**Instructions for the task**
Could you write out the lines below exactly, beginning with the first and finishing with the one that contains "layout-area-overhead-vs-synth_pct 12.6 \"?

---------- Data

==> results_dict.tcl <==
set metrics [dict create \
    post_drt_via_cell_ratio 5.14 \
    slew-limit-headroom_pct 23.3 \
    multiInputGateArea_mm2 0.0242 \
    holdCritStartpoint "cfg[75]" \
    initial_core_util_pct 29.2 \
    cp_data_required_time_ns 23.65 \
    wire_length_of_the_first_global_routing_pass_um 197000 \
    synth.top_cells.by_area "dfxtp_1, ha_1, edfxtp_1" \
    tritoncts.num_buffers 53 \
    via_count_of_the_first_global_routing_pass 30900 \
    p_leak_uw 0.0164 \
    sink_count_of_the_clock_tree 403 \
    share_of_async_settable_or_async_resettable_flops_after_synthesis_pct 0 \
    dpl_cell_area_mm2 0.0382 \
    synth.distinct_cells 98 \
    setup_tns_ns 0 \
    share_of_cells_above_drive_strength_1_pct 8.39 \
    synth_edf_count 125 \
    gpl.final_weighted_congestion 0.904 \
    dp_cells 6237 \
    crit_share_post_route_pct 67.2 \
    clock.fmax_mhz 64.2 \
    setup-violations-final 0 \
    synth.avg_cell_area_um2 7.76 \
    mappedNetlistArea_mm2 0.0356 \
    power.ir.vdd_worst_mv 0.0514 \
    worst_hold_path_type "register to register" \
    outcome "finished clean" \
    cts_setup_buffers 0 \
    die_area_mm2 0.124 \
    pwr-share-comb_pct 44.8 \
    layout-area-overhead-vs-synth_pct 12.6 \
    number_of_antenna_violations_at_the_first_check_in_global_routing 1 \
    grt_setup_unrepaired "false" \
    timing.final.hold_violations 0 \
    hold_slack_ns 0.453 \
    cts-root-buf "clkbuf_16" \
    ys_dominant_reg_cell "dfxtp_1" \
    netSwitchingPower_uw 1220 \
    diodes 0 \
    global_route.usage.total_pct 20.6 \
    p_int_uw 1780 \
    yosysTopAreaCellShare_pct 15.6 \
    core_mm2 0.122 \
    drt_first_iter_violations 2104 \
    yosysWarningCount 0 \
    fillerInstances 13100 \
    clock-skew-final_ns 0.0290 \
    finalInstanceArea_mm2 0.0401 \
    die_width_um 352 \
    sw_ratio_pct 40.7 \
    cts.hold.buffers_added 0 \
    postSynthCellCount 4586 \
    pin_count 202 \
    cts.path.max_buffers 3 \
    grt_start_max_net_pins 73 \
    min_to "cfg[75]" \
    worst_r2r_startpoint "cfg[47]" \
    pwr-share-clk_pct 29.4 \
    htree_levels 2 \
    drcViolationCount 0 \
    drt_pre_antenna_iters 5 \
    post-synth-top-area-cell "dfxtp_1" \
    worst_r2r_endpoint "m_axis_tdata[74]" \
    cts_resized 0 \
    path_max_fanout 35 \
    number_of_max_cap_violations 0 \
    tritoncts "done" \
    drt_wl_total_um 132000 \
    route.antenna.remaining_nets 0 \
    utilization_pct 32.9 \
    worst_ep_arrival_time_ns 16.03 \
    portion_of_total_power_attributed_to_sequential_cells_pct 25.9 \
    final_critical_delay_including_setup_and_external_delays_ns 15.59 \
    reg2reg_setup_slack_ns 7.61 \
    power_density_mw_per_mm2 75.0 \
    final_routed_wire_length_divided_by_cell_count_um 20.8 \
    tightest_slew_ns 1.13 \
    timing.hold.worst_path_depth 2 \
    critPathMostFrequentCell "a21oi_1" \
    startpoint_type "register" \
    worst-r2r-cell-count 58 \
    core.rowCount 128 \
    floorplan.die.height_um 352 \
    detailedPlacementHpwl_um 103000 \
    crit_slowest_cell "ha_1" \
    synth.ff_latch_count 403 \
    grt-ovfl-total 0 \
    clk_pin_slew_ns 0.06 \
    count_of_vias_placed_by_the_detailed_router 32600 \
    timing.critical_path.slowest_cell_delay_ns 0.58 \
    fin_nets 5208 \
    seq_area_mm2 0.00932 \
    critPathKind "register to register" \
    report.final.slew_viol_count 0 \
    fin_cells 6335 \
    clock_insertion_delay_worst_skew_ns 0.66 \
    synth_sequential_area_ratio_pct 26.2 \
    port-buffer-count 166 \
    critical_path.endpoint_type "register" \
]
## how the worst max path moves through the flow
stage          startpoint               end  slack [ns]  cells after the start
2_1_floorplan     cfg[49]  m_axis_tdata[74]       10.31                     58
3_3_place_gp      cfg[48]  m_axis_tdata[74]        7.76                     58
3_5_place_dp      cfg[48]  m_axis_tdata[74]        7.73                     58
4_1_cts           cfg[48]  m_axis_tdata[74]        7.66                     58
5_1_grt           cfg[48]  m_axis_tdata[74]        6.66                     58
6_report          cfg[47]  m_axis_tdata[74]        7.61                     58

--------------------

**Written response**
==> results_dict.tcl <==
set metrics [dict create \
    post_drt_via_cell_ratio 5.14 \
    slew-limit-headroom_pct 23.3 \
    multiInputGateArea_mm2 0.0242 \
    holdCritStartpoint "cfg[75]" \
    initial_core_util_pct 29.2 \
    cp_data_required_time_ns 23.65 \
    wire_length_of_the_first_global_routing_pass_um 197000 \
    synth.top_cells.by_area "dfxtp_1, ha_1, edfxtp_1" \
    tritoncts.num_buffers 53 \
    via_count_of_the_first_global_routing_pass 30900 \
    p_leak_uw 0.0164 \
    sink_count_of_the_clock_tree 403 \
    share_of_async_settable_or_async_resettable_flops_after_synthesis_pct 0 \
    dpl_cell_area_mm2 0.0382 \
    synth.distinct_cells 98 \
    setup_tns_ns 0 \
    share_of_cells_above_drive_strength_1_pct 8.39 \
    synth_edf_count 125 \
    gpl.final_weighted_congestion 0.904 \
    dp_cells 6237 \
    crit_share_post_route_pct 67.2 \
    clock.fmax_mhz 64.2 \
    setup-violations-final 0 \
    synth.avg_cell_area_um2 7.76 \
    mappedNetlistArea_mm2 0.0356 \
    power.ir.vdd_worst_mv 0.0514 \
    worst_hold_path_type "register to register" \
    outcome "finished clean" \
    cts_setup_buffers 0 \
    die_area_mm2 0.124 \
    pwr-share-comb_pct 44.8 \
    layout-area-overhead-vs-synth_pct 12.6 \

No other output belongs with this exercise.